Other important contributions in analysing response behaviour in the domain of PS-TRE were made by adopting exploratory approaches from the field of text mining (He and von Davier 2015, 2016; Liao et al. 2019). He and von Davier (2015, 2016) detected and analysed robust n-grams—that is, sequences of n adjacent actions that were performed during the problem-solving process and have a high information value (e.g. the sequence [viewed_email_1, viewed_email_2, viewed_email_1] may represent a trigram of states suggesting that a respondent revisited the first email displayed after having seen the second email displayed). He and von Davier (2015, 2016) compared the frequencies of certain n-grams between persons who could solve a particular PS-TRE task and those who could not, as well as across three countries to determine which sequences were most common in these subgroups. The results were quite consistent across countries and showed that the high-performing group more often utilised search and sort tools and showed a clearer understanding of sub-goals compared to the low-performing group.
Similarly, Liao et al. (2019) detected typical action sequences for subgroups that were determined based on background variables, such as the monthly earnings (first vs. fourth quartile), level of educational attainment, age, test language, and skill use at work.
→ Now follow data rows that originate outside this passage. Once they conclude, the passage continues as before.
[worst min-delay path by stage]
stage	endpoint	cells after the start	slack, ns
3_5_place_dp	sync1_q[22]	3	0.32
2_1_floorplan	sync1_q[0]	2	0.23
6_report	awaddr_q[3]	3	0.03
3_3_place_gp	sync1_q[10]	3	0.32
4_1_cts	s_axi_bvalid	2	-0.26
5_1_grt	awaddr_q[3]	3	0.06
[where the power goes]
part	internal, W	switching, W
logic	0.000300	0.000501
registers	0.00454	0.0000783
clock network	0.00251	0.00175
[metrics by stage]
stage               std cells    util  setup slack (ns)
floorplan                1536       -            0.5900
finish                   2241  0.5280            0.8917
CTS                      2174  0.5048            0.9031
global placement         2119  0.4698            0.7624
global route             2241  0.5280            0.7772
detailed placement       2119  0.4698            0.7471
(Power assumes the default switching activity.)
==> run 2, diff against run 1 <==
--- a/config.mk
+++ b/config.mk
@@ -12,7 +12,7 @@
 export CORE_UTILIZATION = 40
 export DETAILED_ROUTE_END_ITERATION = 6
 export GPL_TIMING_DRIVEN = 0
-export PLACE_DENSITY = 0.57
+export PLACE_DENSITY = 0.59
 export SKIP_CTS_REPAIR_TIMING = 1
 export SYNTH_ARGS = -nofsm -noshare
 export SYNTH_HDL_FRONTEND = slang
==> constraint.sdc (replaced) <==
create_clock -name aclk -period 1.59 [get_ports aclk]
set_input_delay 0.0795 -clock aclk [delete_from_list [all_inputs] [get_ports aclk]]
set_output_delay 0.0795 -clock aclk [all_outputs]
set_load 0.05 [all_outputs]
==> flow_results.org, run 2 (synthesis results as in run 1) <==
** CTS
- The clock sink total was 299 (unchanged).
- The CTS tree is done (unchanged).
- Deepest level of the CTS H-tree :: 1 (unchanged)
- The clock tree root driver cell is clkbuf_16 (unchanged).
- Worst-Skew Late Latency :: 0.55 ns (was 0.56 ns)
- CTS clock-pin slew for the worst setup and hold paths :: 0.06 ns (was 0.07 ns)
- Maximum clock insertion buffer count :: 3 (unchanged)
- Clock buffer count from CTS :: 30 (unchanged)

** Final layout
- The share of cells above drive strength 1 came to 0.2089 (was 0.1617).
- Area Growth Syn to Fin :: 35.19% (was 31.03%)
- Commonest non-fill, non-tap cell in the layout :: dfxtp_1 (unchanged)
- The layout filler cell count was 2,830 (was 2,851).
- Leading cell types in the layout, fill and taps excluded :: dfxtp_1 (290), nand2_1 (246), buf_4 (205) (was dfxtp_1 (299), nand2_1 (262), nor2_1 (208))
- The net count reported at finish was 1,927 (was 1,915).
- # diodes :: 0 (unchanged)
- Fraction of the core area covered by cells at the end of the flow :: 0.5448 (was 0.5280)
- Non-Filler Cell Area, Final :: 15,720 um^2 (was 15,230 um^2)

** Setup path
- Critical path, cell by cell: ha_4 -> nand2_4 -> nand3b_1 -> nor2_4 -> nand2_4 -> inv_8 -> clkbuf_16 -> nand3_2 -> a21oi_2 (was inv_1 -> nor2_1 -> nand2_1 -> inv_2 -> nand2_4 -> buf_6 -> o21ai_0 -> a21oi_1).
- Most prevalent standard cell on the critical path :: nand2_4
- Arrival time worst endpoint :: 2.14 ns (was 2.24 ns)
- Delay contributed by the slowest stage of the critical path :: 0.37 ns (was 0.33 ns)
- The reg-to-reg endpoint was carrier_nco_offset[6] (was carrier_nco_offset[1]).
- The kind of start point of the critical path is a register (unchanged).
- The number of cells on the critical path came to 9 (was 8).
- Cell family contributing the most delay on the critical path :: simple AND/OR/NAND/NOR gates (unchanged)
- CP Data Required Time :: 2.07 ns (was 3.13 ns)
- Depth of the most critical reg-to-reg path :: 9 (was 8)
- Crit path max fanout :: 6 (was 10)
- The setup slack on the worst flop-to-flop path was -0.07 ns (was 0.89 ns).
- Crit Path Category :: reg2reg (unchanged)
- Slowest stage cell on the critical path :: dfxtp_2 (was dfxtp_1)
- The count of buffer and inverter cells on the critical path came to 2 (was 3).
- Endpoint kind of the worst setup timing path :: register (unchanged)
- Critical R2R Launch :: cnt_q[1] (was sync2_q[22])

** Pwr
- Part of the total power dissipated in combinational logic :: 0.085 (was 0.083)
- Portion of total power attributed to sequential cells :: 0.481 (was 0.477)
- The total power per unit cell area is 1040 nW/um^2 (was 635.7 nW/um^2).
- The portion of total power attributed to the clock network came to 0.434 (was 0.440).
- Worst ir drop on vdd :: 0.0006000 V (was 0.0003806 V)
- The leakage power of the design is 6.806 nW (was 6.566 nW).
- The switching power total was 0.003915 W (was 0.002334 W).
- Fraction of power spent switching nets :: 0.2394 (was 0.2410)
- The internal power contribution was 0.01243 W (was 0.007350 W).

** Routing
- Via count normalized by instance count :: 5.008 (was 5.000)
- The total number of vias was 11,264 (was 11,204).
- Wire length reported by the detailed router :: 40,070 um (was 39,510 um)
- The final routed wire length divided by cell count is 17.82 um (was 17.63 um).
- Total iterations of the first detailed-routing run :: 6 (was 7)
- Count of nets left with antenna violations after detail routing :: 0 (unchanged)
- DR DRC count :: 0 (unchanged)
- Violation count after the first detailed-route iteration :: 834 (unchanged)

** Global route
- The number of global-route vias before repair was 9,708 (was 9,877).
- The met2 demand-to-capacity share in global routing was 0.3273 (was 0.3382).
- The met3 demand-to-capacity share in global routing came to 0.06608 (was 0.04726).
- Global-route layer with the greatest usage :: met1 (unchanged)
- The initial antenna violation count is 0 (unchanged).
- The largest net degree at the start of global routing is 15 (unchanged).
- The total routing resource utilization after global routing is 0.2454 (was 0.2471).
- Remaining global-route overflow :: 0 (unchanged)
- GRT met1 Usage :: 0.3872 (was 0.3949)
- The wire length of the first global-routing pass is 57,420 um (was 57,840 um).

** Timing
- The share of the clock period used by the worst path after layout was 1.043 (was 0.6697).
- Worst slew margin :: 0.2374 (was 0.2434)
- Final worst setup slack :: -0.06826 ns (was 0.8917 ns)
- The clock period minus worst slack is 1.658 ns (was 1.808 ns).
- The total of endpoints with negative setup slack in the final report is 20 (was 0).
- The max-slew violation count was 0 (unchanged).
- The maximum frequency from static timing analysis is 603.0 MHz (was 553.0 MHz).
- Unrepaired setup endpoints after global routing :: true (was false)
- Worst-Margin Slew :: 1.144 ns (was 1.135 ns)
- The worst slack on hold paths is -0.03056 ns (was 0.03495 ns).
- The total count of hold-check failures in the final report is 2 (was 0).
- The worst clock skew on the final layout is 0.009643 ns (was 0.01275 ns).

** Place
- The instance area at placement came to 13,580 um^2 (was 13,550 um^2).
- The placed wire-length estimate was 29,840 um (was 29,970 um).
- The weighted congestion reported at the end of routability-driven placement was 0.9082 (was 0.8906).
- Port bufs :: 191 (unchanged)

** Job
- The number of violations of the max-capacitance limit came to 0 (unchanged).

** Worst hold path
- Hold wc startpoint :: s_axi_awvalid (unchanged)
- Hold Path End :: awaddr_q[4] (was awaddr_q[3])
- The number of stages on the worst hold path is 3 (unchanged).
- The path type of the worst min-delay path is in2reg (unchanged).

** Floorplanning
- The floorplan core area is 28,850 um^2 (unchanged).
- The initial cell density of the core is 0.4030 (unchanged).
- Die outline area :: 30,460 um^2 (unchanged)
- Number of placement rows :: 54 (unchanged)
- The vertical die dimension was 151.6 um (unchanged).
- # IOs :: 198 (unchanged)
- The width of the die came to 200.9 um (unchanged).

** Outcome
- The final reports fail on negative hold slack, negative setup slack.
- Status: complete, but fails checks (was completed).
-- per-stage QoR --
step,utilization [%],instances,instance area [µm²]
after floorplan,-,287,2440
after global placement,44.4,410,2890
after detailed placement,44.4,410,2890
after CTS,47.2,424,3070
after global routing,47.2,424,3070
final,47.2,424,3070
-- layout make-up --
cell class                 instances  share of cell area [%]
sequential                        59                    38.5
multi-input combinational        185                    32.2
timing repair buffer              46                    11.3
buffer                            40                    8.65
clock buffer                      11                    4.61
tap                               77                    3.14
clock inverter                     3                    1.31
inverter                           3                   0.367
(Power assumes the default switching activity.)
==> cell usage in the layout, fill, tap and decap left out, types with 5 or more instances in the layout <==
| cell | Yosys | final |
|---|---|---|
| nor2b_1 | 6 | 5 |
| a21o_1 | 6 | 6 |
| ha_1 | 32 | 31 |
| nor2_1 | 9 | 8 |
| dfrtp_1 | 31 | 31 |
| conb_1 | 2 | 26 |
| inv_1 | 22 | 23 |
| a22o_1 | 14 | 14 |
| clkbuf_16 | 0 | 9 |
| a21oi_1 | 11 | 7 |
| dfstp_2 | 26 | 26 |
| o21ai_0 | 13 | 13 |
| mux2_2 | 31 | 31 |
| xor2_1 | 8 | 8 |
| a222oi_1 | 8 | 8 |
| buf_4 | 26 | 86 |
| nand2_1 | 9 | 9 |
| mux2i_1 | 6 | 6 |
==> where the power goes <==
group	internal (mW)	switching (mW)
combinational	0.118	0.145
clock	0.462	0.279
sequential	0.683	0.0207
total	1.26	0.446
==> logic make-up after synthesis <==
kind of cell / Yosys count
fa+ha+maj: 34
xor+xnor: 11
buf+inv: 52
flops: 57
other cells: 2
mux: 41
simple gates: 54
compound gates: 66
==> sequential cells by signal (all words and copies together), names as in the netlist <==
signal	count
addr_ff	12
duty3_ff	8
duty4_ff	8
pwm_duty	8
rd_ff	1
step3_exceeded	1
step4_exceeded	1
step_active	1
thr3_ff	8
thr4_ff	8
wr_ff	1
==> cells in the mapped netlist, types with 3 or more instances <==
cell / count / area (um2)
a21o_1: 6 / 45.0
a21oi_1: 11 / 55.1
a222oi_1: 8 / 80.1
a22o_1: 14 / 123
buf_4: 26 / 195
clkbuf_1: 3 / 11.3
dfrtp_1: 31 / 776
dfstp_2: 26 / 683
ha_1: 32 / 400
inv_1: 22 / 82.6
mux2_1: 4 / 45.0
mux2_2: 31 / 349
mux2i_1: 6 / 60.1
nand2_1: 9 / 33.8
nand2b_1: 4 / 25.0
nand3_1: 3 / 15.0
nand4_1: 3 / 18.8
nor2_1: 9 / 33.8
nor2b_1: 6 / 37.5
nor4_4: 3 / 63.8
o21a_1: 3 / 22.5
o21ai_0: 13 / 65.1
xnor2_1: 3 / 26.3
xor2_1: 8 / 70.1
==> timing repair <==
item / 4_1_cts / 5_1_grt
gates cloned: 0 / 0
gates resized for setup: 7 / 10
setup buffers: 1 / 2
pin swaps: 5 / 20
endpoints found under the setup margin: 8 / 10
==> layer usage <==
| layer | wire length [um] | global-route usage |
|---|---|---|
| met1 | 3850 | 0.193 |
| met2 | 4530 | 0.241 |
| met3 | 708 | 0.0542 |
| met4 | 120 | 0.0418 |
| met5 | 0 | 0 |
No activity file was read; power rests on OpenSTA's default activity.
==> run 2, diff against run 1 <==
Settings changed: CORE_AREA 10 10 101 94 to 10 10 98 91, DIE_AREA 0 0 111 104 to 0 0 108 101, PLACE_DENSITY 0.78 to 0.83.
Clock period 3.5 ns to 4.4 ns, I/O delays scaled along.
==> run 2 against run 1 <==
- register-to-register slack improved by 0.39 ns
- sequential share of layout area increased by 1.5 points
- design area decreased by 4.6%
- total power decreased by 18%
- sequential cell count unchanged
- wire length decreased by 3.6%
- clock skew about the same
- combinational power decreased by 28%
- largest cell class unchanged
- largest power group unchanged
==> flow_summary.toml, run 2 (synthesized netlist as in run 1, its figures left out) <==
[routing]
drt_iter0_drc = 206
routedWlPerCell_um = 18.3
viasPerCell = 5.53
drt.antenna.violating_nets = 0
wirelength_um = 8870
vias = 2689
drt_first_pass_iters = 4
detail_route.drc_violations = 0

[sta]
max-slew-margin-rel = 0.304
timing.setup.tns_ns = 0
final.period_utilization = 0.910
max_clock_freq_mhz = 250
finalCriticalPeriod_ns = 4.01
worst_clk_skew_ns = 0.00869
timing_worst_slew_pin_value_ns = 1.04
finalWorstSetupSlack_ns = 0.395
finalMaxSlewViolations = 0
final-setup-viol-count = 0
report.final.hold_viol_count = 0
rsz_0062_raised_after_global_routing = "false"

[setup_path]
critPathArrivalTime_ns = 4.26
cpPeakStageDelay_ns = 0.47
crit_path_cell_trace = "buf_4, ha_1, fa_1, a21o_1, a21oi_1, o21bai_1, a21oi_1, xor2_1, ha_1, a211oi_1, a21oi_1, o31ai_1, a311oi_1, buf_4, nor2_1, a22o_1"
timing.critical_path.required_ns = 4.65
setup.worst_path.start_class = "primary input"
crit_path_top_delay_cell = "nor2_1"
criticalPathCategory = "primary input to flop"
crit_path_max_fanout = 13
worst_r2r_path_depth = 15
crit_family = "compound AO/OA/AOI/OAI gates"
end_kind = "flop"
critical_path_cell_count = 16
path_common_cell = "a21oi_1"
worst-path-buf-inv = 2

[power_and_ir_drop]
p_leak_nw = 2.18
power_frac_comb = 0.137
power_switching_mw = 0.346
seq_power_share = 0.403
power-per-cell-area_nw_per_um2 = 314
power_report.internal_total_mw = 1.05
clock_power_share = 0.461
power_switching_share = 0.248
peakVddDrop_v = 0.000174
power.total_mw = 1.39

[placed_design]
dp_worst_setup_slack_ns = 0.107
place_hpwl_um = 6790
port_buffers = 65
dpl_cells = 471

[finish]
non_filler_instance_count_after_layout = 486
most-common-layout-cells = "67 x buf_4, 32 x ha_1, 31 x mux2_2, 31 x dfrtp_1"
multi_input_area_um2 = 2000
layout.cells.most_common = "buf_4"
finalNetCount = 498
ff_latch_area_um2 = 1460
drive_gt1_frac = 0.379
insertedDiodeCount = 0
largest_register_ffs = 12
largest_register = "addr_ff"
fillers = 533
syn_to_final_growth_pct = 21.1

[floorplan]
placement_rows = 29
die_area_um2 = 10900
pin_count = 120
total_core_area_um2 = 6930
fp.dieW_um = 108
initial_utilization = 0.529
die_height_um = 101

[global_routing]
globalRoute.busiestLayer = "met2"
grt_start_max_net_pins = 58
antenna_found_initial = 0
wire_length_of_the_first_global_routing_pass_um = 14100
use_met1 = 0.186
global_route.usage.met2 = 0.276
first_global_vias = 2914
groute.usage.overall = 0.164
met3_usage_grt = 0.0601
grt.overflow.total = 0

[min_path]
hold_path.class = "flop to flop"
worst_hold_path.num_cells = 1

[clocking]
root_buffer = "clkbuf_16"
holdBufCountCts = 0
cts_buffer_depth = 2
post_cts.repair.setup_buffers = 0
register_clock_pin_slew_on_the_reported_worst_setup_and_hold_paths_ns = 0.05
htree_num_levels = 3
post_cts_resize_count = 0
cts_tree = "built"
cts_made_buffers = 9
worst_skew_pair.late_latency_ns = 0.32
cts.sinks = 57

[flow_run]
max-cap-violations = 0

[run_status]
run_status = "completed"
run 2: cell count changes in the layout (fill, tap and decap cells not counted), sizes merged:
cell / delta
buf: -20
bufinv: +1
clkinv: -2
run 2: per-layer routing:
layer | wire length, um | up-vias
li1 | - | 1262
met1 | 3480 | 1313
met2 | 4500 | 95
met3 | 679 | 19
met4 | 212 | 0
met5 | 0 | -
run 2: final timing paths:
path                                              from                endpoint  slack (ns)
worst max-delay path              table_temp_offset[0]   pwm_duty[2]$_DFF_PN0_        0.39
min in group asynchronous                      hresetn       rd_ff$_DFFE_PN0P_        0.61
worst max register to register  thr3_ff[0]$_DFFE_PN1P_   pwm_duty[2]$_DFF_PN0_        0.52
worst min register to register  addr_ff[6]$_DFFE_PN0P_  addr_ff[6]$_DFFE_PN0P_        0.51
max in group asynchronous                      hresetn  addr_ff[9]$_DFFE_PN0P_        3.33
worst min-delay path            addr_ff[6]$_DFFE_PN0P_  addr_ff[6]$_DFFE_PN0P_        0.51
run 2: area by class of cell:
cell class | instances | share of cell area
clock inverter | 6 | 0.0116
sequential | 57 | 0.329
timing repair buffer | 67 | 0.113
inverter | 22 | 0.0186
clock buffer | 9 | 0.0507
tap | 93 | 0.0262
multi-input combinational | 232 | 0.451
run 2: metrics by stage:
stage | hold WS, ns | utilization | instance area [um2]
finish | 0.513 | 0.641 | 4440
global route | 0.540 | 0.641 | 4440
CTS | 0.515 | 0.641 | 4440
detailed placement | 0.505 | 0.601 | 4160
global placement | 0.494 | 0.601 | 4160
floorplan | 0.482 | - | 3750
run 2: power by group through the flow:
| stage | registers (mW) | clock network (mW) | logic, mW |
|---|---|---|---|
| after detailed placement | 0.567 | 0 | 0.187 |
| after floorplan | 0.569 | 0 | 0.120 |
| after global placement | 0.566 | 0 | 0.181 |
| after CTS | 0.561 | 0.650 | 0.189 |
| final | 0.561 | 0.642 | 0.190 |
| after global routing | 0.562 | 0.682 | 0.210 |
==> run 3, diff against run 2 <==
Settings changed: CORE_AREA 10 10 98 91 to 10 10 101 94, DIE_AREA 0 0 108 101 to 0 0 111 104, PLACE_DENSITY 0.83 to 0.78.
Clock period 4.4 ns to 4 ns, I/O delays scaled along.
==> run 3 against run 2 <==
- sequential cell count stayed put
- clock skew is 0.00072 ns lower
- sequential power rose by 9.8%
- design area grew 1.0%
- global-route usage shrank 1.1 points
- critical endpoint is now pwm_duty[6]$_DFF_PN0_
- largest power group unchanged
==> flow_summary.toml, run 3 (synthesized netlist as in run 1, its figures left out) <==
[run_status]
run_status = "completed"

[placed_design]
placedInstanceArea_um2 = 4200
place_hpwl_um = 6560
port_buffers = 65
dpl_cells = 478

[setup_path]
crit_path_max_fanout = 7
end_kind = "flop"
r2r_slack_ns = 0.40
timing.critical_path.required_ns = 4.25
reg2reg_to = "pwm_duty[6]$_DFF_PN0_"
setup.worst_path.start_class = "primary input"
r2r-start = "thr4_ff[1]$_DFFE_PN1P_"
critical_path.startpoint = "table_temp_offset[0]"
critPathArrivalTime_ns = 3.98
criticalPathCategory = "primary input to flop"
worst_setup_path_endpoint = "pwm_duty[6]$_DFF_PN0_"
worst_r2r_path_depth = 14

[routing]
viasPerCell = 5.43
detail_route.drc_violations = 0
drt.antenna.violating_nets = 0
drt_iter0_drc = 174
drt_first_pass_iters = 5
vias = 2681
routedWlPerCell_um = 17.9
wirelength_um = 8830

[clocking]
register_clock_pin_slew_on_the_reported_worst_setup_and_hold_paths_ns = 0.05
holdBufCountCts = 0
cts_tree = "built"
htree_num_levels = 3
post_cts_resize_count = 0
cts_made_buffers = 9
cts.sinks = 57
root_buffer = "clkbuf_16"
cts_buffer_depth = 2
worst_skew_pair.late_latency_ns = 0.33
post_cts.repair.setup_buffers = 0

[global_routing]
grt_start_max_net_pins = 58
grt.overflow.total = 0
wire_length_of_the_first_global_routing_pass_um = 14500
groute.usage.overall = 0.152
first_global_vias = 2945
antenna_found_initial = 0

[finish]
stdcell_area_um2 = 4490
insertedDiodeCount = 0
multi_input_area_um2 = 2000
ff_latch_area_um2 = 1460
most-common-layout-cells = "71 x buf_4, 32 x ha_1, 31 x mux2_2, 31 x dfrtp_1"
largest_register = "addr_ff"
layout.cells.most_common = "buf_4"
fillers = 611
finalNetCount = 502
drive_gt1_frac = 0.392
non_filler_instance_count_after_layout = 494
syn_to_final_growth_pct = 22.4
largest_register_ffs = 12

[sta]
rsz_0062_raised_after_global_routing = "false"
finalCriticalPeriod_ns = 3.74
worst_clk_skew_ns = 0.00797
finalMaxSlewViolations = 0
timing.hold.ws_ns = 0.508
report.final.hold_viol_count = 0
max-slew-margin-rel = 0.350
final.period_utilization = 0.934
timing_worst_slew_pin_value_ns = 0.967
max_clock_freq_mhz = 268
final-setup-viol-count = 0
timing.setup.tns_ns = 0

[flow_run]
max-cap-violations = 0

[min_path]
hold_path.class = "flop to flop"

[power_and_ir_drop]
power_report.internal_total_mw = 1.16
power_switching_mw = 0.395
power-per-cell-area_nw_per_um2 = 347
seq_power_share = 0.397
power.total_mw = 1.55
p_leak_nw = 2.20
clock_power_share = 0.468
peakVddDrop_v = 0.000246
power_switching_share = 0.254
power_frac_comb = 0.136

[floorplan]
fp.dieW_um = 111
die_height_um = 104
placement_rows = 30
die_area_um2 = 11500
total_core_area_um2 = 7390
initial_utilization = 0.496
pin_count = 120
--- config.mk ---
export PLATFORM = sky130hd
export DESIGN_NAME = rtc_power_regs
export DESIGN_NICKNAME = d
export VERILOG_FILES = /design/src/rtc_cfg_pkg.sv /design/src/rtc_power_regs.sv /design/src/rtc_user_ram.sv
export SDC_FILE = /design/constraint.sdc
export NUM_CORES = 1
export LEC_CHECK = 0
export ABC_AREA = 1
export BUFFER_PORTS_ARGS = -buffer_cell sky130_fd_sc_hd__buf_2
export CAP_MARGIN = 15
export CORE_ASPECT_RATIO = 1.5
export CORE_MARGIN = 8
export CORE_UTILIZATION = 30
export DETAILED_ROUTE_END_ITERATION = 10
export REMOVE_ABC_BUFFERS = 1
export SYNTH_ARGS = -nofsm -noshare
export SYNTH_HDL_FRONTEND = slang
export SYNTH_HIERARCHICAL = 1
export SYNTH_SLANG_ARGS = --single-unit
export TNS_END_PERCENT = 30
--- constraint.sdc ---
create_clock -name core_clk_i -period 7.8 [get_ports core_clk_i]
set_input_delay 0.78 -clock core_clk_i [delete_from_list [all_inputs] [get_ports core_clk_i]]
set_output_delay 0.78 -clock core_clk_i [all_outputs]
set_load 0.03 [all_outputs]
They examined the action sequences generated within a task in which respondents were required to organise several meeting room requests using different digital environments including the web, a word processor, and an email interface. Findings by Liao et al. show not only which particular action sequences were most prominent in groups with different levels of background variables but also that the same log event might suggest different psychological interpretations depending on the subgroup. Transitions between the different digital environments, for example, may be an indication of undirected behaviour if they are the predominant feature; but they may also reflect steps necessary to accomplish the task if accompanied by a variety of other features. However, although such in-detail item analyses can provide deep insights into the respondents’ processing, their results can hardly be generalised to other problem-solving tasks, as they are highly dependent on the analysed context.
Extending this research direction to a general perspective across multiple items, He et al. (2019) applied another method rooted in natural language processing and biostatistics by comparing entire action sequences of respondents with the optimal (partly multiple) solution paths of items. By doing so, they determined the longest common subsequence that the respondents’ action sequences had in common with the optimal paths. He et al. were thus able to derive measurements on how similar the paths of the respondents were to the optimal sequence and how consistent they were between the items. They found that most respondents in the countries investigated showed overall consistent behaviour patterns. More consistent patterns were observed in particularly good- and particularly poor-performing groups. A comparison of similarity across countries by items also showed the potential of the method for explaining why items might function differently between countries (differential item functioning, DIF; Holland and Wainer 1993), for instance, when an item is more difficult in one country than in the others.